El kirchnerismo tiene una vieja obsesión con las góndolas de los supermercados. Siempre creyó que entre sus ofertas se esconden los destituyentes. Ahí están los que ocultan los productos y los que inflan artificialmente los precios. Parece haber encontrado una solución. O dos. Enormes multas, formalmente. Y la presencia atemorizante y peligrosa de Quebracho. Nunca nadie supo con certeza a quién responde esa organización violenta, que se mueve esporádicamente con disciplina militar y con evidente entrenamiento. Lo más probable es que responda sólo a intereses de patrones cambiantes y sucesivos. Hay también irresponsabilidad política. Es una mala idea agregarle violencia a una sociedad pacífica, pero demasiado estresada.
Los medios periodísticos expusieron las cifras de los economistas y los precios de las góndolas. Consumaron la conspiración. La Presidenta llegó a presionar a la Corte Suprema de Justicia para que ésta dictara una sentencia contra muchos medios periodísticos del país. Callarlos, en fin. El kirchnerismo no pudo hacer aquí lo que está logrando el chavismo en Venezuela: dejar a los diarios sin papel y eliminar a los dueños independientes de la radio y la televisión. No pudo, todavía. Pero en el Congreso está dormido, no muerto, un proyecto kirchnerista para expropiar Papel Prensa, que dejaría a los diarios de aquí en la misma situación agónica que sufren los diarios venezolanos.
Perdidoso e inestable, el cristinismo reacciona como un animal herido. No se olvidó de la Justicia. El desembarco de La Cámpora en el Consejo de la Magistratura es cualquier cosa menos una anécdota. Es la vieja y frustrada reforma judicial hecha con otros métodos. Es posible que el próximo presidente del Consejo sea el senador Marcelo Fuentes, un cristinista pasional y beligerante, convencido de que defiende una revolución alucinada. Con buenas y con malas artes, el cristinismo ha conseguido en el Consejo una mayoría simple de sus miembros. No tiene la mayoría especial, los dos tercios, que le permitiría destituir y designar jueces.
La mayoría simple es suficiente para lo que el oficialismo se propone. Acusar a los jueces. Someterlos a una insoportable presión mediática de calumnias y agravios a través de la cadena constante de medios oficialistas, privados y públicos. Hacer, en fin, lo mismo que hace Alejandra Gils Carbó con los fiscales. Asustarlos. Rodearlos hasta dejarlos sin respiración.

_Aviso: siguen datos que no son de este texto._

==> src/rtl/ssb_fwd_search.sv <==
module ssb_fwd_search
    import ssb_pkg::*;
#(
    parameter  int DEPTH      = 8,
    parameter  int MATCH_BITS = 12,
    localparam int IW         = $clog2(DEPTH),
    localparam int PW         = IW + 1
) (
    input  sb_entry_t [DEPTH-1:0] ent,
    input  logic [IW-1:0]         head_idx,
    input  logic [PW-1:0]         older_cnt,
    input  logic [AW-1:0]         ld_addr,
    output logic                  hit,
    output logic                  stall,
    output logic [DW-1:0]         data
);
    logic found;
    logic unknown;
    logic sel_has_data;

    // walk oldest to youngest; a later match overrides an earlier one
    always_comb begin
        found        = 1'b0;
        unknown      = 1'b0;
        sel_has_data = 1'b0;
        data         = '0;
        for (int k = 0; k < DEPTH; k++) begin
            if (PW'(k) < older_cnt && ent[IW'(head_idx + IW'(k))].valid) begin
                if (!ent[IW'(head_idx + IW'(k))].has_addr) begin
                    unknown = 1'b1;
                end else if (ent[IW'(head_idx + IW'(k))].addr[MATCH_BITS-1:0]
                             == ld_addr[MATCH_BITS-1:0]) begin
                    found        = 1'b1;
                    sel_has_data = ent[IW'(head_idx + IW'(k))].has_data;
                    data         = ent[IW'(head_idx + IW'(k))].data;
                end
            end
        end
        stall = unknown | (found & ~sel_has_data);
        hit   = found & ~stall;
    end
endmodule

==> src/rtl/ssb_top.sv <==
module ssb_top
    import ssb_pkg::*;
#(
    parameter  int DEPTH      = 8,
    parameter  int MATCH_BITS = 12,
    localparam int IW         = $clog2(DEPTH),
    localparam int PW         = IW + 1
) (
    input  logic          clk,
    input  logic          rst_n,
    input  logic          alloc_req,
    output logic          alloc_ok,
    output logic [IW-1:0] alloc_slot,
    output logic [PW-1:0] alloc_ptr,
    input  logic          addr_we,
    input  logic [IW-1:0] addr_slot,
    input  logic [AW-1:0] addr_val,
    input  logic          data_we,
    input  logic [IW-1:0] data_slot,
    input  logic [DW-1:0] data_val,
    input  logic          commit_req,
    input  logic [IW-1:0] commit_slot,
    output logic          commit_ready,
    input  logic          abort_req,
    input  logic [IW-1:0] abort_slot,
    input  logic [PW-1:0] ld_ptr,
    input  logic [AW-1:0] ld_addr,
    input  logic [DW-1:0] ld_cache_data,
    output logic          ld_hit,
    output logic          ld_stall,
    output logic [DW-1:0] ld_data,
    output logic          cw_valid,
    output logic [AW-1:0] cw_addr,
    output logic [DW-1:0] cw_data,
    input  logic          cw_ready
);
    // head: oldest slot, cptr: oldest uncommitted slot, tail: next free slot
    typedef struct packed {
        sb_entry_t [DEPTH-1:0] ent;
        logic [PW-1:0]         head;
        logic [PW-1:0]         cptr;
        logic [PW-1:0]         tail;
    } sb_state_t;

    sb_state_t     s_d, s_q;
    logic [PW-1:0] occ_d;
    logic [IW-1:0] hidx_d, cidx_d, tidx_d, aoff_d;
    logic          full_d, commit_go_d, abort_go_d;
    logic          fwd_hit, fwd_stall;
    logic [DW-1:0] fwd_data;

    always_comb begin
        s_d    = s_q;
        hidx_d = s_q.head[IW-1:0];
        cidx_d = s_q.cptr[IW-1:0];
        tidx_d = s_q.tail[IW-1:0];
        occ_d  = s_q.tail - s_q.head;
        full_d = (occ_d == PW'(DEPTH));

        alloc_ok     = !full_d && !abort_req;
        alloc_slot   = tidx_d;
        alloc_ptr    = s_q.tail;
        commit_ready = (s_q.cptr != s_q.tail) && s_q.ent[cidx_d].has_addr
                       && s_q.ent[cidx_d].has_data;
        commit_go_d  = commit_req && commit_ready && (commit_slot == cidx_d);
        abort_go_d   = abort_req && s_q.ent[abort_slot].valid
                       && s_q.ent[abort_slot].spec && !commit_go_d;
        aoff_d       = abort_slot - hidx_d;

        cw_valid = (s_q.head != s_q.cptr);
        cw_addr  = s_q.ent[hidx_d].addr;
        cw_data  = s_q.ent[hidx_d].data;

        // execution results land only in live speculative slots
        if (addr_we && s_q.ent[addr_slot].valid && s_q.ent[addr_slot].spec) begin
            s_d.ent[addr_slot].addr     = addr_val;
            s_d.ent[addr_slot].has_addr = 1'b1;
        end
        if (data_we && s_q.ent[data_slot].valid && s_q.ent[data_slot].spec) begin
            s_d.ent[data_slot].data     = data_val;
            s_d.ent[data_slot].has_data = 1'b1;
        end

        if (commit_go_d) begin
            s_d.ent[cidx_d].spec = 1'b0;
            s_d.cptr             = s_q.cptr + PW'(1);
        end

        if (abort_go_d) begin
            for (int i = 0; i < DEPTH; i++) begin
                if (IW'(IW'(i) - hidx_d) >= aoff_d) begin
                    s_d.ent[i].valid = 1'b0;
                end
            end
            s_d.tail = s_q.head + {1'b0, aoff_d};
        end

        if (cw_valid && cw_ready) begin
            s_d.ent[hidx_d].valid = 1'b0;
            s_d.head              = s_q.head + PW'(1);
        end

        if (alloc_req && alloc_ok) begin
            s_d.ent[tidx_d]       = '0;
            s_d.ent[tidx_d].valid = 1'b1;
            s_d.ent[tidx_d].spec  = 1'b1;
            s_d.tail              = s_q.tail + PW'(1);
        end
    end

    always_ff @(posedge clk) begin
        if (!rst_n) s_q <= '0;
        else        s_q <= s_d;
    end

    ssb_fwd_search #(
        .DEPTH      (DEPTH),
        .MATCH_BITS (MATCH_BITS)
    ) i_search (
        .ent       (s_q.ent),
        .head_idx  (s_q.head[IW-1:0]),
        .older_cnt (ld_ptr - s_q.head),
        .ld_addr   (ld_addr),
        .hit       (fwd_hit),
        .stall     (fwd_stall),
        .data      (fwd_data)
    );

    assign ld_hit   = fwd_hit;
    assign ld_stall = fwd_stall;
    assign ld_data  = fwd_hit ? fwd_data : ld_cache_data;

    AST_ALLOC_STEP: assert property (@(posedge clk) disable iff (!rst_n)
        (alloc_req && alloc_ok) |=> alloc_ptr == $past(alloc_ptr) + PW'(1));
    AST_DRAIN_HOLD: assert property (@(posedge clk) disable iff (!rst_n)
        (cw_valid && !cw_ready) |=> cw_valid && $stable(cw_addr) && $stable(cw_data));
    AST_EMPTY_QUIET: assert property (@(posedge clk) disable iff (!rst_n)
        (alloc_ptr == s_q.head) |-> !cw_valid);
    AST_ABORT_REWIND: assert property (@(posedge clk) disable iff (!rst_n)
        abort_go_d |=> alloc_slot == $past(abort_slot));
    AST_COMMIT_ONE: assert property (@(posedge clk) disable iff (!rst_n)
        commit_go_d |=> s_q.cptr == $past(s_q.cptr) + PW'(1));
    AST_HIT_NOT_STALL: assert property (@(posedge clk) disable iff (!rst_n)
        !(ld_hit && ld_stall));
endmodule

El otro objetivo es quedarse con los fondos del Poder Judicial, que no son estrictamente los de la Corte Suprema. Significan el 85 por ciento de los recursos que el presupuesto le destina a ese poder del Estado. Serían administrados por una antigua candidata de Cristina, una militante -cómo no? de La Cámpora. En manos de la Corte Suprema quedaría sólo el dinero necesario para el funcionamiento de ese tribunal y de los organismos que dependen directamente de ella. Controlar el Poder Judicial. Es el viejo proyecto de Cristina. Nunca encontró una fórmula completa. Pero ahora tiene un plan. Plata y temor. El viejo recurso del kirchnerismo.
La Argentina no es todavía la convulsionada Venezuela. La sociedad opositora no está en la calle ni el Gobierno ordenó meter presos a los opositores. Aquí, quedan algunos medios periodísticos independientes (en Venezuela todos están muy condicionados) y el Poder Judicial tiene importantes retazos de independencia. En Venezuela todos los jueces que importan son chavistas.
El peligro es que los conceptos y las palabras de aquí y de allá son demasiado parecidos. Los problemas son similares. Inflación, escasez, falta de dólares, denuncias al voleo de improbables conspiraciones. ¿Podrá evitarse un final idéntico?